Harrisburg has a total of $458 million in outstanding claims, but the largest chunk of that debt by far comes courtesy of the project derisively referred to as the “incinerator from hell,” the waste-to-energy facility that has amassed $310 million of it. The total debt is five times what the city has in its general fund, according to Stateline newspaper.

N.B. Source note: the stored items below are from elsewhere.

==> config.mk <==
export PLATFORM = sky130hd
export DESIGN_NAME = exception_sequencer_flat
export DESIGN_NICKNAME = d
export VERILOG_FILES = /design/src/rtl/exception_sequencer_if.sv /design/src/rtl/exception_sequencer.sv /design/src/flat_wrapper.sv
export SDC_FILE = /design/constraint.sdc
export NUM_CORES = 1
export LEC_CHECK = 0
export CORE_UTILIZATION = 33
export DETAILED_ROUTE_END_ITERATION = 6
export PLACE_DENSITY_LB_ADDON = 0.12
export SYNTH_ARGS = -nofsm -noshare
export SYNTH_HDL_FRONTEND = slang
export SYNTH_SLANG_ARGS = --single-unit
==> constraint.sdc <==
create_clock -name clk -period 5.3 [get_ports clk]
set_clock_uncertainty 0.05 [all_clocks]
set_input_delay 1.06 -clock clk [delete_from_list [all_inputs] [get_ports clk]]
set_output_delay 1.06 -clock clk [all_outputs]
set_load 0.01 [all_outputs]
==> src/rtl/exception_sequencer_if.sv <==
// rtl/exception_sequencer_if.sv - event, memory and PC/EPC control signals of the exception sequencer
interface exception_sequencer_if;
    logic        ovf_evt;
    logic        opcode_evt;
    logic        exc_enable;
    logic [31:0] mem_data_in;
    logic        exc_busy;
    logic [31:0] mem_addr;
    logic        mem_addr_sel;
    logic        mem_read;
    logic        epc_write;
    logic        pc_write;
    logic        pc_src_exc;
    logic [31:0] new_pc;
    logic [1:0]  cause;
    logic        exc_done;

    modport master (
        output ovf_evt, opcode_evt, exc_enable, mem_data_in,
        input  exc_busy, mem_addr, mem_addr_sel, mem_read, epc_write,
               pc_write, pc_src_exc, new_pc, cause, exc_done
    );

    modport slave (
        input  ovf_evt, opcode_evt, exc_enable, mem_data_in,
        output exc_busy, mem_addr, mem_addr_sel, mem_read, epc_write,
               pc_write, pc_src_exc, new_pc, cause, exc_done
    );
endinterface

==> src/rtl/exception_sequencer.sv <==
// rtl/exception_sequencer.sv - multi-cycle exception entry: save EPC, fetch vector byte, load PC
module exception_sequencer #(
    parameter int          MEM_LATENCY     = 1,
    parameter logic [31:0] VEC_ADDR_OPCODE = 32'd254,
    parameter logic [31:0] VEC_ADDR_OVF    = 32'd255
) (
    input  logic                  clk,
    input  logic                  reset,
    exception_sequencer_if.slave  bus
);
    typedef enum logic [2:0] {S_IDLE, S_SAVE, S_REQ, S_WAIT, S_LOAD} state_t;

    localparam logic [2:0] LAT_M1 = 3'(MEM_LATENCY - 1);

    state_t      state;
    state_t      next;
    logic [2:0]  cnt;
    logic [1:0]  cause_q;
    logic [31:0] new_pc_q;
    logic        accept;
    logic        unused_data_hi;

    assign accept         = (state == S_IDLE) && bus.exc_enable && (bus.ovf_evt || bus.opcode_evt);
    assign unused_data_hi = ^bus.mem_data_in[31:8];

    always_ff @(posedge clk or posedge reset) begin
        if (reset) begin
            state <= S_IDLE;
        end else begin
            state <= next;
        end
    end

    always_comb begin
        next = state;
        case (state)
            S_IDLE:  if (accept) next = S_SAVE;
            S_SAVE:  next = S_REQ;
            S_REQ:   next = S_WAIT;
            S_WAIT:  if (cnt == 3'd0) next = S_LOAD;
            S_LOAD:  next = S_IDLE;
            default: next = S_IDLE;
        endcase
    end

    // Cause is latched only on acceptance, so events seen mid-sequence never disturb it.
    always_ff @(posedge clk or posedge reset) begin
        if (reset) begin
            cnt      <= 3'd0;
            cause_q  <= 2'b00;
            new_pc_q <= 32'd0;
        end else begin
            case (state)
                S_IDLE: if (accept) cause_q <= bus.ovf_evt ? 2'b10 : 2'b01;
                S_REQ:  cnt <= LAT_M1;
                S_WAIT: begin
                    if (cnt == 3'd0) begin
                        new_pc_q <= {24'b0, bus.mem_data_in[7:0]};
                    end else begin
                        cnt <= cnt - 3'd1;
                    end
                end
                default: ;
            endcase
        end
    end

    always_comb begin
        bus.exc_busy     = 1'b0;
        bus.mem_addr     = 32'd0;
        bus.mem_addr_sel = 1'b0;
        bus.mem_read     = 1'b0;
        bus.epc_write    = 1'b0;
        bus.pc_write     = 1'b0;
        bus.pc_src_exc   = 1'b0;
        bus.exc_done     = 1'b0;
        bus.new_pc       = new_pc_q;
        bus.cause        = cause_q;
        if (state != S_IDLE) begin
            bus.exc_busy = 1'b1;
            bus.mem_addr = (cause_q == 2'b10) ? VEC_ADDR_OVF : VEC_ADDR_OPCODE;
        end
        case (state)
            S_SAVE: bus.epc_write = 1'b1;
            S_REQ: begin
                bus.mem_addr_sel = 1'b1;
                bus.mem_read     = 1'b1;
            end
            S_WAIT: bus.mem_addr_sel = 1'b1;
            S_LOAD: begin
                bus.pc_src_exc = 1'b1;
                bus.pc_write   = 1'b1;
                bus.exc_done   = 1'b1;
            end
            default: ;
        endcase
    end
endmodule

==> src/flat_wrapper.sv <==
// flat-port wrapper written by rule: the top's interface ports become plain ports
module exception_sequencer_flat 
#(
    parameter int          MEM_LATENCY     = 1,
    parameter logic [31:0] VEC_ADDR_OPCODE = 32'd254,
    parameter logic [31:0] VEC_ADDR_OVF    = 32'd255
)
  (clk, reset, bus_ovf_evt, bus_opcode_evt, bus_exc_enable, bus_mem_data_in, bus_exc_busy, bus_mem_addr, bus_mem_addr_sel, bus_mem_read, bus_epc_write, bus_pc_write, bus_pc_src_exc, bus_new_pc, bus_cause, bus_exc_done);
  exception_sequencer_if bus_i ();
  input  logic clk;
  input  logic reset;
  input wire logic [$bits(bus_i.ovf_evt)-1:0] bus_ovf_evt;
  input wire logic [$bits(bus_i.opcode_evt)-1:0] bus_opcode_evt;
  input wire logic [$bits(bus_i.exc_enable)-1:0] bus_exc_enable;
  input wire logic [$bits(bus_i.mem_data_in)-1:0] bus_mem_data_in;
  output wire logic [$bits(bus_i.exc_busy)-1:0] bus_exc_busy;
  output wire logic [$bits(bus_i.mem_addr)-1:0] bus_mem_addr;
  output wire logic [$bits(bus_i.mem_addr_sel)-1:0] bus_mem_addr_sel;
  output wire logic [$bits(bus_i.mem_read)-1:0] bus_mem_read;
  output wire logic [$bits(bus_i.epc_write)-1:0] bus_epc_write;
  output wire logic [$bits(bus_i.pc_write)-1:0] bus_pc_write;
  output wire logic [$bits(bus_i.pc_src_exc)-1:0] bus_pc_src_exc;
  output wire logic [$bits(bus_i.new_pc)-1:0] bus_new_pc;
  output wire logic [$bits(bus_i.cause)-1:0] bus_cause;
  output wire logic [$bits(bus_i.exc_done)-1:0] bus_exc_done;
  assign bus_i.ovf_evt = bus_ovf_evt;
  assign bus_i.opcode_evt = bus_opcode_evt;
  assign bus_i.exc_enable = bus_exc_enable;
  assign bus_i.mem_data_in = bus_mem_data_in;
  assign bus_exc_busy = bus_i.exc_busy;
  assign bus_mem_addr = bus_i.mem_addr;
  assign bus_mem_addr_sel = bus_i.mem_addr_sel;
  assign bus_mem_read = bus_i.mem_read;
  assign bus_epc_write = bus_i.epc_write;
  assign bus_pc_write = bus_i.pc_write;
  assign bus_pc_src_exc = bus_i.pc_src_exc;
  assign bus_new_pc = bus_i.new_pc;
  assign bus_cause = bus_i.cause;
  assign bus_exc_done = bus_i.exc_done;
  exception_sequencer #(.MEM_LATENCY(MEM_LATENCY), .VEC_ADDR_OPCODE(VEC_ADDR_OPCODE), .VEC_ADDR_OVF(VEC_ADDR_OVF)) u_core (.clk(clk), .reset(reset), .bus(bus_i));
endmodule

How did it happen? The history of the trash-to-energy incinerator is a saga of lofty intentions undone by incompetence. Former Mayor Stephen Reed, turned out of office in 2010 after 28 years, was largely responsible for the debacle, which began in 2003. The Harrisburg Authority, the public entity charged with providing solid waste management services for the city, approved a plan to retrofit Harrisburg’s incinerator for $120 million. It was a response to the reality that the original facility, built in 1972, frequently broke down. Furthermore, tests revealed that the facility’s lone smokestack, whose dark colored output occasionally floated over the city, contained highly toxic mercury and dioxin contaminants.
When Reed became mayor, the facility built to turn garbage into energy — and a municipal expense into a profit — was losing money. Reed stopped the bleeding and turned the incinerator into a profitable enterprise by hiring a professional management staff, and, in the early 1990s, selling it to the Harrisburg Authority, whose board was appointed by the mayor. The move brought money into the city coffers and insulated city politicians from any blame for rising trash disposal rates. Rates which are now some of the highest in the nation.
The amendment of the Clean Air Act imposed more stringent emission standards on the incinerator, and when one of its two boilers failed to meet EPA dioxin standards, environmental officials shut the facility down in December of 2003. At that point the city still owed $104 million on it. They decided the lesser of two evils was to issue $120 million in new debt and upgrade the facility, rather than close it and take the loss, hoping the improvements would garner enough of a profit to cover both the old and new debt. Barlow Projects Inc., based in Fort Collins, CO got the contract, primarily for being the cheapest bidder by far–and despite the fact they had never built anything that large. Their low-ball bid, $40 million less than the others, concerned many city officials, but reality intruded: there was no way the city could afford anything more expensive.